Приехал домой и, поев, по привычке принялся перебирать каналы. Целился на что-нибудь политическое, но на «Культуре» наткнулся на старую передачу Филиппенко, беседующего с корреспонденткой Райкиной, и оторваться уже не мог. Оба были прекрасны, тут я вспомнил других наших театроведок, так неискусно пропагандирующих в первую очередь себя. Вспомнил, как побеседовав с одной моей и ее театральной знакомой, Доронина отказалась от телевизионной записи.

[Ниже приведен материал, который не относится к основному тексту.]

<file path="src/rtl/u16esc_pkg.sv">
// Shared types, character constants and lookup functions of the escaper.
// Used by the controller, the datapath, the top level and the checker.
`timescale 1ns / 1ps

package u16esc_pkg;

  localparam int unsigned CP_W   = 21;
  localparam int unsigned UNIT_W = 16;
  localparam int unsigned NDIG   = 7;

  localparam logic [CP_W-1:0] CP_REPL      = 21'h00FFFD;
  localparam logic [CP_W-1:0] CP_SUPP_BASE = 21'h010000;
  localparam logic [CP_W-1:0] CP_DEL       = 21'd127;
  localparam logic [CP_W-1:0] CP_SPACE     = 21'd32;

  // x / 10 == (x * RECIP_10) >> RECIP_SHIFT for every x below 2**22.
  localparam logic [CP_W-1:0] RECIP_10    = 21'd1677722;
  localparam int unsigned     RECIP_SHIFT = 24;

  localparam logic [7:0] CH_AMP  = 8'h26;
  localparam logic [7:0] CH_HASH = 8'h23;
  localparam logic [7:0] CH_SEMI = 8'h3B;
  localparam logic [7:0] CH_ZERO = 8'h30;
  localparam logic [7:0] CH_LT   = 8'h3C;
  localparam logic [7:0] CH_GT   = 8'h3E;
  localparam logic [7:0] CH_QUOT = 8'h22;

  localparam logic [47:0] ENT_AMP  = {"&amp;", 8'h00};
  localparam logic [47:0] ENT_LT   = {"&lt;", 16'h0000};
  localparam logic [47:0] ENT_GT   = {"&gt;", 16'h0000};
  localparam logic [47:0] ENT_QUOT = "&quot;";

  typedef enum logic [2:0] {
    KIND_NONE,
    KIND_AMP,
    KIND_LT,
    KIND_GT,
    KIND_QUOT,
    KIND_NUM
  } kind_e;

  typedef enum logic [1:0] {
    ST_IDLE,
    ST_START,
    ST_CONV,
    ST_EMIT
  } ctrl_state_e;

  typedef struct packed {
    logic load;       // capture the accepted word
    logic adv;        // move the queued code point into the working slot
    logic conv_init;  // start the decimal conversion
    logic conv_step;  // produce one more decimal digit
    logic emit;       // write one output byte
  } ctrl_cmd_t;

  typedef struct packed {
    kind_e kind;
    logic  nxt_valid;
    logic  conv_last;
    logic  cp_done;
    logic  out_free;
  } dp_stat_t;

  function automatic kind_e classify(logic [CP_W-1:0] cp);
    kind_e k;
    if (cp == 21'(CH_AMP)) begin
      k = KIND_AMP;
    end else if (cp == 21'(CH_LT)) begin
      k = KIND_LT;
    end else if (cp == 21'(CH_GT)) begin
      k = KIND_GT;
    end else if (cp == 21'(CH_QUOT)) begin
      k = KIND_QUOT;
    end else if (cp < CP_SPACE || cp == CP_DEL) begin
      k = KIND_NONE;
    end else begin
      k = KIND_NUM;
    end
    return k;
  endfunction

  function automatic logic [7:0] ent_byte(kind_e k, logic [2:0] p);
    logic [47:0] s;
    logic [7:0]  b;
    case (k)
      KIND_AMP: s = ENT_AMP;
      KIND_LT:  s = ENT_LT;
      KIND_GT:  s = ENT_GT;
      default:  s = ENT_QUOT;
    endcase
    case (p)
      3'd0:    b = s[47:40];
      3'd1:    b = s[39:32];
      3'd2:    b = s[31:24];
      3'd3:    b = s[23:16];
      3'd4:    b = s[15:8];
      default: b = s[7:0];
    endcase
    return b;
  endfunction

  function automatic logic ent_last(kind_e k, logic [2:0] p);
    logic l;
    case (k)
      KIND_AMP: l = (p == 3'd4);
      KIND_LT:  l = (p == 3'd3);
      KIND_GT:  l = (p == 3'd3);
      default:  l = (p == 3'd5);
    endcase
    return l;
  endfunction

endpackage

</file>
<file path="src/rtl/u16esc_ctrl.sv">
// Sequencer of the escaper: accepts words and steps the datapath through
// decoding, decimal conversion and byte output. Depends on u16esc_pkg.
`timescale 1ns / 1ps

module u16esc_ctrl (
  input  logic                  clk_i,
  input  logic                  rst_ni,
  input  logic                  in_valid_i,
  output logic                  in_stall_o,
  input  u16esc_pkg::dp_stat_t  stat_i,
  output u16esc_pkg::ctrl_cmd_t cmd_o
);

  u16esc_pkg::ctrl_state_e state_q, state_d;

  always_ff @(posedge clk_i or negedge rst_ni) begin
    if (!rst_ni) begin
      state_q <= u16esc_pkg::ST_IDLE;
    end else begin
      state_q <= state_d;
    end
  end

  always_comb begin
    state_d    = state_q;
    cmd_o      = '0;
    in_stall_o = 1'b1;
    unique case (state_q)
      u16esc_pkg::ST_IDLE: begin
        in_stall_o = 1'b0;
        if (in_valid_i) begin
          cmd_o.load = 1'b1;
          state_d    = u16esc_pkg::ST_START;
        end
      end
      u16esc_pkg::ST_START: begin
        if (stat_i.kind == u16esc_pkg::KIND_NONE) begin
          // A silent code point yields nothing; go on to the queued one if any.
          if (stat_i.nxt_valid) begin
            cmd_o.adv = 1'b1;
          end else begin
            state_d = u16esc_pkg::ST_IDLE;
          end
        end else if (stat_i.kind == u16esc_pkg::KIND_NUM) begin
          cmd_o.conv_init = 1'b1;
          state_d         = u16esc_pkg::ST_CONV;
        end else begin
          state_d = u16esc_pkg::ST_EMIT;
        end
      end
      u16esc_pkg::ST_CONV: begin
        cmd_o.conv_step = 1'b1;
        if (stat_i.conv_last) begin
          state_d = u16esc_pkg::ST_EMIT;
        end
      end
      u16esc_pkg::ST_EMIT: begin
        if (stat_i.out_free) begin
          cmd_o.emit = 1'b1;
          if (stat_i.cp_done) begin
            if (stat_i.nxt_valid) begin
              cmd_o.adv = 1'b1;
              state_d   = u16esc_pkg::ST_START;
            end else begin
              state_d = u16esc_pkg::ST_IDLE;
            end
          end
        end
      end
      default: begin
        state_d = u16esc_pkg::ST_IDLE;
      end
    endcase
  end

endmodule

</file>
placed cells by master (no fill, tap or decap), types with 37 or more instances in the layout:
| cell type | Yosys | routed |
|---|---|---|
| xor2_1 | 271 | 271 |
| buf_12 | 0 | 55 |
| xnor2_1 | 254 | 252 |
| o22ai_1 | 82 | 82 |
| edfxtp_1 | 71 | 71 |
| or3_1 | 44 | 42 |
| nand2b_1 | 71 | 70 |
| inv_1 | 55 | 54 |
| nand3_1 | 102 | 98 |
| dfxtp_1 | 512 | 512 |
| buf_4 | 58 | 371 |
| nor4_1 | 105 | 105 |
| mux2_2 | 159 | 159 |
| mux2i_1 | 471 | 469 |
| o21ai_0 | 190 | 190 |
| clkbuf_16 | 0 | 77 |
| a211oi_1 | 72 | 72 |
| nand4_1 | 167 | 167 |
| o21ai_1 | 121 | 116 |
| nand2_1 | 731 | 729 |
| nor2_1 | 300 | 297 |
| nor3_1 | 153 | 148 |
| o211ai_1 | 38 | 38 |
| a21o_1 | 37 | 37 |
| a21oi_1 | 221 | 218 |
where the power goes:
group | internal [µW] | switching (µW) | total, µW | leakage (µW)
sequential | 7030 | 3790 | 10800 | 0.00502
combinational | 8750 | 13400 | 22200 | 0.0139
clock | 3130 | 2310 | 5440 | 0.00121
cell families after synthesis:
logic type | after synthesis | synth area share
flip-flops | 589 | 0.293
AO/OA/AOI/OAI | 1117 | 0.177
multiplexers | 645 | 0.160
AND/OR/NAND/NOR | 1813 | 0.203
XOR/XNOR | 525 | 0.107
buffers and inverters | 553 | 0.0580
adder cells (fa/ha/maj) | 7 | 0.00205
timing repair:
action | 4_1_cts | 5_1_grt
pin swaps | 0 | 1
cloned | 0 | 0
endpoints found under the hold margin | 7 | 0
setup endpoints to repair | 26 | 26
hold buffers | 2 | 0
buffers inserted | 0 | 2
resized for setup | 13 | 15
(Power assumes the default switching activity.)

Телевизионные новости разразились сенсацией. Королева Елизавета посмертно помиловала математика Алана Тьюринга, прославившегося в годы Второй мировой войны как один из взломщиков кодов немецкой шифровальной машины «Энигма», но осужденного за гомосексуализм. Последняя фраза и далее принадлежат Интернету. Выписываю весь этот кошмар. «В 1952 году суд обязал Тьюринга пройти гормональную терапию, подавляющую сексуальное влечение. В июне 1954 года в возрасте 41 года Тьюринг был найден мертвым со следами отравления цианистым калием. Следствие пришло к выводу, что причиной смерти стало самоубийство, однако друзья и биографы ученого считают, что он погиб в результате несчастного случая. Отметим, что сексуальные контакты между мужчинами оставались уголовным преступлением в Англии и Уэльсе до 1967 года». Наше телевидение сказало, что вклад Тьюринга в победу был не меньший, чем вклад Черчилля.